… and if necessary I trim them and file off any roughness. Then I rub plenty of Prantal talc (expensive but the best I have found so far) into my feet, even into the heels and especially between the toes and under the ball of the foot. This puts a kind of dry slippery surface on the skin, and the talc absorbs sweat once you are walking. Then I put a Dr Scholls toe separator between the pinky toe and the neighbouring toe on the left and right foot (my pinky toes have a tendency to go under the neighbouring toe and chafe a bit). By the way, if you want to use toe separators, don’t choose the rubbery “gel” ones – they distintegrate fast. Sponge separators last forever.
Then I attach a blister plaster (Compeed is the brand name I use) over the slightly protruding joint at the base of my big toe left and right. This protrusion has the potential to become a bunion, I think, and I once had a biggish blister on the left one. So I put anti-blister patches over each of them as a precaution. (By the way, the Compeed patches stay on for at least a week, sometimes longer, so they are good for several walks and they won’t come off in the shower.)
Then I put an inner/liner sock on each foot. This sock is an Icebreaker brand merino wool sock from New Zealand that wicks moisture away from the skin of the foot. I scrunch the sock up first so that the toes go straight into the end of the sock, then I unroll the sock over the instep and heel, and up over the ankle. I then powder the exterior of this sock and put another liner sock over the top of it. So I’m wearing two socks. In theory any chafing should happen between the inner and outer sock, and not between skin and sock. Recently I have been trying Injinji toe socks. They’re slightly finicky to put on because you have to fit each toe into each “finger” of the sock. But once they’re on they feel nice, and they keep toes separated. As usual, I put a second “tube” sock over the first sock so that I am wearing two thinnish socks rather than one thick sock.

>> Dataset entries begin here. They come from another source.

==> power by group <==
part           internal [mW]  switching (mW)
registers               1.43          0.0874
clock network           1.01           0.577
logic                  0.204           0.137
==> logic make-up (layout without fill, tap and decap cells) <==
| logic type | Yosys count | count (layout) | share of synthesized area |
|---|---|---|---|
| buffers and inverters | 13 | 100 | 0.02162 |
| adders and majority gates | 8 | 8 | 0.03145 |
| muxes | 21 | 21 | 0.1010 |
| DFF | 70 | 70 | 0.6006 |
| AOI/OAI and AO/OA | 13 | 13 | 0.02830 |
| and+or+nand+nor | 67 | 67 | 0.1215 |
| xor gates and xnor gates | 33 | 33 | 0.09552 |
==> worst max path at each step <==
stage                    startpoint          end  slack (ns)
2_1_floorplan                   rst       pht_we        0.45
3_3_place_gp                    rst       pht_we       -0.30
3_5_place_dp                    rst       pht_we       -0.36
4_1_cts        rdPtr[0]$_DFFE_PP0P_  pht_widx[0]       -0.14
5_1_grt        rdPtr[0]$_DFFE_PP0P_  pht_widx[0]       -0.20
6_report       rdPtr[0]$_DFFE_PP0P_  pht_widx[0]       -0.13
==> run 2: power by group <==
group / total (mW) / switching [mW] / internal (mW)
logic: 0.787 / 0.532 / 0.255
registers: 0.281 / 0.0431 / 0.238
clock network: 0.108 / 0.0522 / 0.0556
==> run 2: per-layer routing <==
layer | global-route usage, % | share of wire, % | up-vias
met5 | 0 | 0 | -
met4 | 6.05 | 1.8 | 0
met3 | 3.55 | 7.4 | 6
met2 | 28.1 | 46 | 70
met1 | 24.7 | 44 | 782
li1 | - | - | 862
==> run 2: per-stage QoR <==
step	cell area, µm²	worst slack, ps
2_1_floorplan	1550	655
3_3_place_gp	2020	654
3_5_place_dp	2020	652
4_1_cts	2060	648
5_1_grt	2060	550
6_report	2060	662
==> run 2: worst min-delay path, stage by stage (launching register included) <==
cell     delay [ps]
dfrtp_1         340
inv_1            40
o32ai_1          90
## src/rtl/alu_share_arbiter_if.sv

```systemverilog
// Handshake bundle between two ALU requesters, the shared arbiter and the ALU itself.
// The requesters/ALU side is the master; the arbiter is the slave.
interface alu_share_arbiter_if #(
   parameter int DATA_W = 32,
   parameter int OP_W   = 6
);
   logic              req0_valid;
   logic              req0_ready;
   logic [DATA_W-1:0] req0_a;
   logic [DATA_W-1:0] req0_b;
   logic [OP_W-1:0]   req0_aluc;
   logic              req1_valid;
   logic              req1_ready;
   logic [DATA_W-1:0] req1_a;
   logic [DATA_W-1:0] req1_b;
   logic [OP_W-1:0]   req1_aluc;

   logic              rsp0_valid;
   logic              rsp0_ready;
   logic [DATA_W-1:0] rsp0_result;
   logic              rsp0_zero;
   logic              rsp1_valid;
   logic              rsp1_ready;
   logic [DATA_W-1:0] rsp1_result;
   logic              rsp1_zero;

   logic [DATA_W-1:0] alu_a;
   logic [DATA_W-1:0] alu_b;
   logic [OP_W-1:0]   alu_aluc;
   logic [DATA_W-1:0] alu_result;
   logic              alu_zero;

   modport master (
      output req0_valid, req0_a, req0_b, req0_aluc,
      output req1_valid, req1_a, req1_b, req1_aluc,
      output rsp0_ready, rsp1_ready,
      output alu_result, alu_zero,
      input  req0_ready, req1_ready,
      input  rsp0_valid, rsp0_result, rsp0_zero,
      input  rsp1_valid, rsp1_result, rsp1_zero,
      input  alu_a, alu_b, alu_aluc
   );

   modport slave (
      input  req0_valid, req0_a, req0_b, req0_aluc,
      input  req1_valid, req1_a, req1_b, req1_aluc,
      input  rsp0_ready, rsp1_ready,
      input  alu_result, alu_zero,
      output req0_ready, req1_ready,
      output rsp0_valid, rsp0_result, rsp0_zero,
      output rsp1_valid, rsp1_result, rsp1_zero,
      output alu_a, alu_b, alu_aluc
   );
endinterface

```

## src/rtl/alu_share_arbiter.sv

```systemverilog
// Round-robin arbiter sharing one combinational ALU between two requesters.
// One op in flight: IDLE (accept) -> EXEC (capture ALU output) -> RESP (hold until taken).
module alu_share_arbiter #(
   parameter int DATA_W  = 32,
   parameter int OP_W    = 6,
   parameter bit RR_INIT = 1'b0
) (
   input  logic                clk,
   input  logic                rst_n,
   input  logic                flush,
   alu_share_arbiter_if.slave  bus,
   output logic                busy
);

   typedef enum logic [1:0] {
      ST_IDLE = 2'd0,
      ST_EXEC = 2'd1,
      ST_RESP = 2'd2
   } state_t;

   state_t            state_r;
   state_t            next_state_s;
   logic              prio_r;
   logic              owner_r;
   logic [DATA_W-1:0] a_r;
   logic [DATA_W-1:0] b_r;
   logic [OP_W-1:0]   aluc_r;
   logic [DATA_W-1:0] result_r;
   logic              zero_r;

   logic              grant_s;
   logic              accept_s;
   logic              req0_ready_s;
   logic              req1_ready_s;
   logic              rsp_take_s;

   // Next-state, grant selection and request-side ready
   always_comb begin
      next_state_s = state_r;
      grant_s      = prio_r;
      accept_s     = 1'b0;
      req0_ready_s = 1'b0;
      req1_ready_s = 1'b0;
      rsp_take_s   = 1'b0;
      case (state_r)
         ST_IDLE: begin
            if (bus.req0_valid && bus.req1_valid) begin
               grant_s = prio_r;
            end else if (bus.req1_valid) begin
               grant_s = 1'b1;
            end else begin
               grant_s = 1'b0;
            end
            if (!flush && (bus.req0_valid || bus.req1_valid)) begin
               accept_s     = 1'b1;
               req0_ready_s = ~grant_s;
               req1_ready_s = grant_s;
               next_state_s = ST_EXEC;
            end else begin
               next_state_s = ST_IDLE;
            end
         end
         ST_EXEC: begin
            next_state_s = ST_RESP;
         end
         ST_RESP: begin
            // Only the owner's ready completes the response; the other port is ignored
            rsp_take_s = owner_r ? bus.rsp1_ready : bus.rsp0_ready;
            if (rsp_take_s) begin
               next_state_s = ST_IDLE;
            end else begin
               next_state_s = ST_RESP;
            end
         end
         default: begin
            next_state_s = ST_IDLE;
         end
      endcase
      if (flush) begin
         next_state_s = ST_IDLE;
      end else begin
         next_state_s = next_state_s;
      end
   end

   // State register
   always_ff @(posedge clk or negedge rst_n) begin
      if (!rst_n) begin
         state_r <= ST_IDLE;
      end else begin
         state_r <= next_state_s;
      end
   end

   // Round-robin pointer and owner move only on an accepted request
   always_ff @(posedge clk or negedge rst_n) begin
      if (!rst_n) begin
         prio_r  <= RR_INIT;
         owner_r <= 1'b0;
      end else if (accept_s) begin
         prio_r  <= ~grant_s;
         owner_r <= grant_s;
      end
   end

   // Operand/op latch; feeds the ALU so no request input reaches alu_* combinationally
   always_ff @(posedge clk or negedge rst_n) begin
      if (!rst_n) begin
         a_r    <= {DATA_W{1'b0}};
         b_r    <= {DATA_W{1'b0}};
         aluc_r <= {OP_W{1'b0}};
      end else if (accept_s) begin
         a_r    <= grant_s ? bus.req1_a    : bus.req0_a;
         b_r    <= grant_s ? bus.req1_b    : bus.req0_b;
         aluc_r <= grant_s ? bus.req1_aluc : bus.req0_aluc;
      end
   end

   // Result capture at the end of the single EXEC cycle
   always_ff @(posedge clk or negedge rst_n) begin
      if (!rst_n) begin
         result_r <= {DATA_W{1'b0}};
         zero_r   <= 1'b0;
      end else if ((state_r == ST_EXEC) && !flush) begin
         result_r <= bus.alu_result;
         zero_r   <= bus.alu_zero;
      end
   end

   // Ready is forced low while reset is held, even though IDLE grant is combinational
   assign bus.req0_ready  = req0_ready_s & rst_n;
   assign bus.req1_ready  = req1_ready_s & rst_n;

   assign bus.rsp0_valid  = (state_r == ST_RESP) && !owner_r;
   assign bus.rsp1_valid  = (state_r == ST_RESP) &&  owner_r;
   assign bus.rsp0_result = result_r;
   assign bus.rsp1_result = result_r;
   assign bus.rsp0_zero   = zero_r;
   assign bus.rsp1_zero   = zero_r;

   assign bus.alu_a    = a_r;
   assign bus.alu_b    = b_r;
   assign bus.alu_aluc = aluc_r;

   assign busy = (state_r != ST_IDLE);

endmodule

```

## src/flat_wrapper.sv

```systemverilog
// flat-port wrapper written by rule: the top's interface ports become plain ports
module alu_share_arbiter_flat 
#(
   parameter int DATA_W  = 32,
   parameter int OP_W    = 6,
   parameter bit RR_INIT = 1'b0
)
  (clk, rst_n, flush, busy, bus_req0_valid, bus_req0_a, bus_req0_b, bus_req0_aluc, bus_req1_valid, bus_req1_a, bus_req1_b, bus_req1_aluc, bus_rsp0_ready, bus_rsp1_ready, bus_alu_result, bus_alu_zero, bus_req0_ready, bus_req1_ready, bus_rsp0_valid, bus_rsp0_result, bus_rsp0_zero, bus_rsp1_valid, bus_rsp1_result, bus_rsp1_zero, bus_alu_a, bus_alu_b, bus_alu_aluc);
  alu_share_arbiter_if #(.DATA_W(DATA_W), .OP_W(OP_W)) bus_i ();
  input  logic clk;
  input  logic rst_n;
  input  logic flush;
  output logic busy;
  input wire logic [$bits(bus_i.req0_valid)-1:0] bus_req0_valid;
  input wire logic [$bits(bus_i.req0_a)-1:0] bus_req0_a;
  input wire logic [$bits(bus_i.req0_b)-1:0] bus_req0_b;
  input wire logic [$bits(bus_i.req0_aluc)-1:0] bus_req0_aluc;
  input wire logic [$bits(bus_i.req1_valid)-1:0] bus_req1_valid;
  input wire logic [$bits(bus_i.req1_a)-1:0] bus_req1_a;
  input wire logic [$bits(bus_i.req1_b)-1:0] bus_req1_b;
  input wire logic [$bits(bus_i.req1_aluc)-1:0] bus_req1_aluc;
  input wire logic [$bits(bus_i.rsp0_ready)-1:0] bus_rsp0_ready;
  input wire logic [$bits(bus_i.rsp1_ready)-1:0] bus_rsp1_ready;
  input wire logic [$bits(bus_i.alu_result)-1:0] bus_alu_result;
  input wire logic [$bits(bus_i.alu_zero)-1:0] bus_alu_zero;
  output wire logic [$bits(bus_i.req0_ready)-1:0] bus_req0_ready;
  output wire logic [$bits(bus_i.req1_ready)-1:0] bus_req1_ready;
  output wire logic [$bits(bus_i.rsp0_valid)-1:0] bus_rsp0_valid;
  output wire logic [$bits(bus_i.rsp0_result)-1:0] bus_rsp0_result;
  output wire logic [$bits(bus_i.rsp0_zero)-1:0] bus_rsp0_zero;
  output wire logic [$bits(bus_i.rsp1_valid)-1:0] bus_rsp1_valid;
  output wire logic [$bits(bus_i.rsp1_result)-1:0] bus_rsp1_result;
  output wire logic [$bits(bus_i.rsp1_zero)-1:0] bus_rsp1_zero;
  output wire logic [$bits(bus_i.alu_a)-1:0] bus_alu_a;
  output wire logic [$bits(bus_i.alu_b)-1:0] bus_alu_b;
  output wire logic [$bits(bus_i.alu_aluc)-1:0] bus_alu_aluc;
  assign bus_i.req0_valid = bus_req0_valid;
  assign bus_i.req0_a = bus_req0_a;
  assign bus_i.req0_b = bus_req0_b;
  assign bus_i.req0_aluc = bus_req0_aluc;
  assign bus_i.req1_valid = bus_req1_valid;
  assign bus_i.req1_a = bus_req1_a;
  assign bus_i.req1_b = bus_req1_b;
  assign bus_i.req1_aluc = bus_req1_aluc;
  assign bus_i.rsp0_ready = bus_rsp0_ready;
  assign bus_i.rsp1_ready = bus_rsp1_ready;
  assign bus_i.alu_result = bus_alu_result;
  assign bus_i.alu_zero = bus_alu_zero;
  assign bus_req0_ready = bus_i.req0_ready;
  assign bus_req1_ready = bus_i.req1_ready;
  assign bus_rsp0_valid = bus_i.rsp0_valid;
  assign bus_rsp0_result = bus_i.rsp0_result;
  assign bus_rsp0_zero = bus_i.rsp0_zero;
  assign bus_rsp1_valid = bus_i.rsp1_valid;
  assign bus_rsp1_result = bus_i.rsp1_result;
  assign bus_rsp1_zero = bus_i.rsp1_zero;
  assign bus_alu_a = bus_i.alu_a;
  assign bus_alu_b = bus_i.alu_b;
  assign bus_alu_aluc = bus_i.alu_aluc;
  alu_share_arbiter #(.DATA_W(DATA_W), .OP_W(OP_W), .RR_INIT(RR_INIT)) u_core (.clk(clk), .rst_n(rst_n), .flush(flush), .bus(bus_i), .busy(busy));
endmodule
```
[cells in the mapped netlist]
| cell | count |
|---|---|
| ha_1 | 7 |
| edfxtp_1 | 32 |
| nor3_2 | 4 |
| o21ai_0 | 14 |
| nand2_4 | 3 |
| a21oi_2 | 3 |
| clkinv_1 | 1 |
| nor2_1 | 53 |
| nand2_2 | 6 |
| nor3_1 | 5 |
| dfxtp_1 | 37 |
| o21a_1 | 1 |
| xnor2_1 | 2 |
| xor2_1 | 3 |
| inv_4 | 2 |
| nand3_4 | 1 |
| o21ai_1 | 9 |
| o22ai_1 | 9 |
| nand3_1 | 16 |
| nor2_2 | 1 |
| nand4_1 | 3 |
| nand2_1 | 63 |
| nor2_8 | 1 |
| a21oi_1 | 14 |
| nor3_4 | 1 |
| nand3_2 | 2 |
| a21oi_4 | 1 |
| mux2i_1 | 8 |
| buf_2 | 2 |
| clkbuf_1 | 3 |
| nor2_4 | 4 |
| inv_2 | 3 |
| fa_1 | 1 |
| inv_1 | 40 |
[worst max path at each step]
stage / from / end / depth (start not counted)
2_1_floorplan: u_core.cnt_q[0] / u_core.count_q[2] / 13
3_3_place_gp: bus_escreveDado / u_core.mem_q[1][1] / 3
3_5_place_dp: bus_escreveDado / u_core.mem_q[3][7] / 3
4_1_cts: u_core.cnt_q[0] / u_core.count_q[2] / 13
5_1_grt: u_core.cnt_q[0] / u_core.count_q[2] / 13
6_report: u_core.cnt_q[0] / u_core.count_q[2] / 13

Then I put on my walking boots. I wear Keans Targhee half-height hiking boots, or Keans Targhee hiking shoes (I have a pair of each). These have a big wide toe box that allows for a bit of swelling in the toes and foot as your walk progresses. The lacing system allows you to relax the tightness of the boot across the mid-section of the foot and also tie the laces quite tightly above the ankle on the half-height boot.
Now I’m ready to stand up… and my feet are ready to walk.
I do like it – but it is absolutely daunting!
Did you consider adding some photos to illustrate the various points?
Hmmm, good suggestion, Lois. Thanks. Putting up some photos didn’t occur to me, and anyway, when I wrote the posting I didn’t know how to post pictures to the blog. My obsession with toenails etc. was inspired by reading John Vonhof’s book “Fixing Your Feet” (bought through Amazon) which is choc-a-bloc with information and advice on everything you need to know about taking good care of your feet, especially if you are into long distance running or walking. But you’re right, yucky though they might be, a few photos would have brightened up the posting (though they wouldn’t have made it more beautiful!).
My other question is: will you wear as much of your walking equipment as possible on the plane, or will it be relentlessly eating into your baggage allowance?
We will be travelling very light. Emmy and I will have one suitcase each and one small backpack each. And yes, as far as possible we’ll wear our walking clothes on the plane. but we will also take some non-walking clothes and shoes because we’ll be going to the theatre a few times, and “eating out” from time to time. During the walks themselves, our suitcases will be transported from inn to inn by a “safari” service and we’ll carry only water, a bit of food, rain gear, small first-aid kit, and one or two other odds and ends in the backpacks.